Enviada em 10/09/2020

A exclusão social não é um aspecto novo da sociedade, mas antigo, que teve início na colonização pelos portugueses no Brasil com a estrutura escravagista. Apesar dessa repressão ser em menor escala, quando comparado com a colônia, as minorias ainda sofrem, pois esse resquício de comportamento ainda se faz presente. As formas de exclusão causam diversos tipos de impactos, principalmente em âmbitos sociais, que podem aumentar a desigualdade já presente.

Em primeira análise, segundo Cíntia Garcia, mestre em ciências da saúde, as minorias não são atendidas, por muitas vezes, de forma igualitária. Em seu artigo relata que uma minoria sexual, grupo social cuja as orientações sexuais se diferem da maioria da sociedade, ao buscar por um profissional de saúde que atendesse as suas necessidades de atendimento se deparam com uma atitude heteronormativa, revelando assim os preconceito sobre identidade de gênero em um setor que o comportamento é contraditório, a saúde.

Apesar disso, segundo a revista Veja, a restrição para a doação de sangue por homossexuais foi retirada, revelando assim o fim de uma atitude preconceituosa social. Essa conduta revela que apesar de ser em pequena escala, a atitude descriminatória está diminuindo, contudo, informações sobre igualdade e como essa exclusão ocorre devem ser repassadas e apresentadas para que a população tome consciência e auxilie na forma de tratamento dessas minorias.

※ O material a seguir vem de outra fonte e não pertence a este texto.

Context: an optimization exercise on an open-source flow, tuned for a short achievable clock period. The choices shown serve that exercise and are no tape-out recipe.
The RTL was checked by simulation tests, not by an equivalence proof against the original design.
No activity file was given, so power comes from the tool's default toggle rates.

Setup of lane 1:
## uartprobe
module uartprobe #(
    parameter [31:0] GPO_ON_RESET      = 32'hDEAD_BEEF,
    parameter [31:0] AXI_ADDR_ON_RESET = 32'b0
)(
input             clk,
input             m_aresetn,
input             rx_valid,
input      [ 7:0] rx_data,
output            rx_ready,
output            tx_valid,
output     [ 7:0] tx_data,
input             tx_ready,
output reg [31:0] gpo,
input      [31:0] gpi,
output     [31:0] m_axi_araddr,
input             m_axi_arready,
output     [ 2:0] m_axi_arsize,
output            m_axi_arvalid,
output     [31:0] m_axi_awaddr,
input             m_axi_awready,
output     [ 2:0] m_axi_awsize,
output            m_axi_awvalid,
output            m_axi_bready,
input      [ 1:0] m_axi_bresp,
input             m_axi_bvalid,
input      [31:0] m_axi_rdata,
output            m_axi_rready,
input      [ 1:0] m_axi_rresp,
input             m_axi_rvalid,
output reg [31:0] m_axi_wdata,
input             m_axi_wready,
output     [ 3:0] m_axi_wstrb,
output            m_axi_wvalid
);
Size in the first run: about 1,400 cells after synthesis, about 240 I/O pins, about 16,000 sq um of cells after synthesis.
==> flow/config.mk <==
export PLATFORM = sky130hd
export DESIGN_NAME = uartprobe
export DESIGN_NICKNAME = uartprobe
export VERILOG_FILES = /design/flow/design.v
export SDC_FILE = /design/flow/constraint.sdc
export NUM_CORES = 4
export LEC_CHECK = 0
export ABC_CLOCK_PERIOD_IN_PS = 1500
export CAP_MARGIN = 20
export CORE_MARGIN = 2
export CORE_UTILIZATION = 40
export SETUP_SLACK_MARGIN = 3.0
export SLEW_MARGIN = 20
export SYNTH_HIERARCHICAL = 1
==> flow/constraint.sdc <==
create_clock -name core_clock -period 4.5 [get_ports {clk}]
set_input_delay 0.9000 -clock core_clock [delete_from_list [all_inputs] [get_ports {clk}]]
set_output_delay 0.9000 -clock core_clock [all_outputs]
set_load 0.01 [all_outputs]
run.sh (not shown) runs the stock make flow with config.mk's settings and CLKGATE_MAP_FILE= SYNTH_SCRIPT=/design/flow/synth_recipe.tcl, a recipe that flattens the netlist after the stock synthesis.
What lane 2 does differently from lane 1 at the input level:
Settings: SETUP_SLACK_MARGIN now 2.6, was 3.0.
--- outcome ---
Against lane 1, lane 2 reports a final core utilization that is lower. | total CTS buffers | lower: lane 2 |. Taking lane 1 as the reference, in lane 2 post-cts gate resize count down 61; met3 wire length went down. Sequential fraction of design power, lane 1 and lane 2: higher on lane 2. Status: clock period minus final worst setup slack parity (lane 2, lane 1). Compared with lane 1, in lane 2 register-to-register slack shows a reduction of 0.02 ns; fraction of the cycle the final worst path needs shows no meaningful change.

Portanto, a exclusão de minorias, apesar de apresentar baixas em alguns setores, ainda é presente, ressaltando que a desigualdade. O Ministério da Educação, em parceria com universidades e escolas, deve criar uma disciplina que amplie o pensamento crítico pelos comportamentos enraizados na sociedade, por meio de palestras, propagandas e discussões, explicando aos adultos e aos jovens sobre o respeito ao próximo independente de suas escolhas, resultando assim no rompimento com essa mentalidade desatualizada.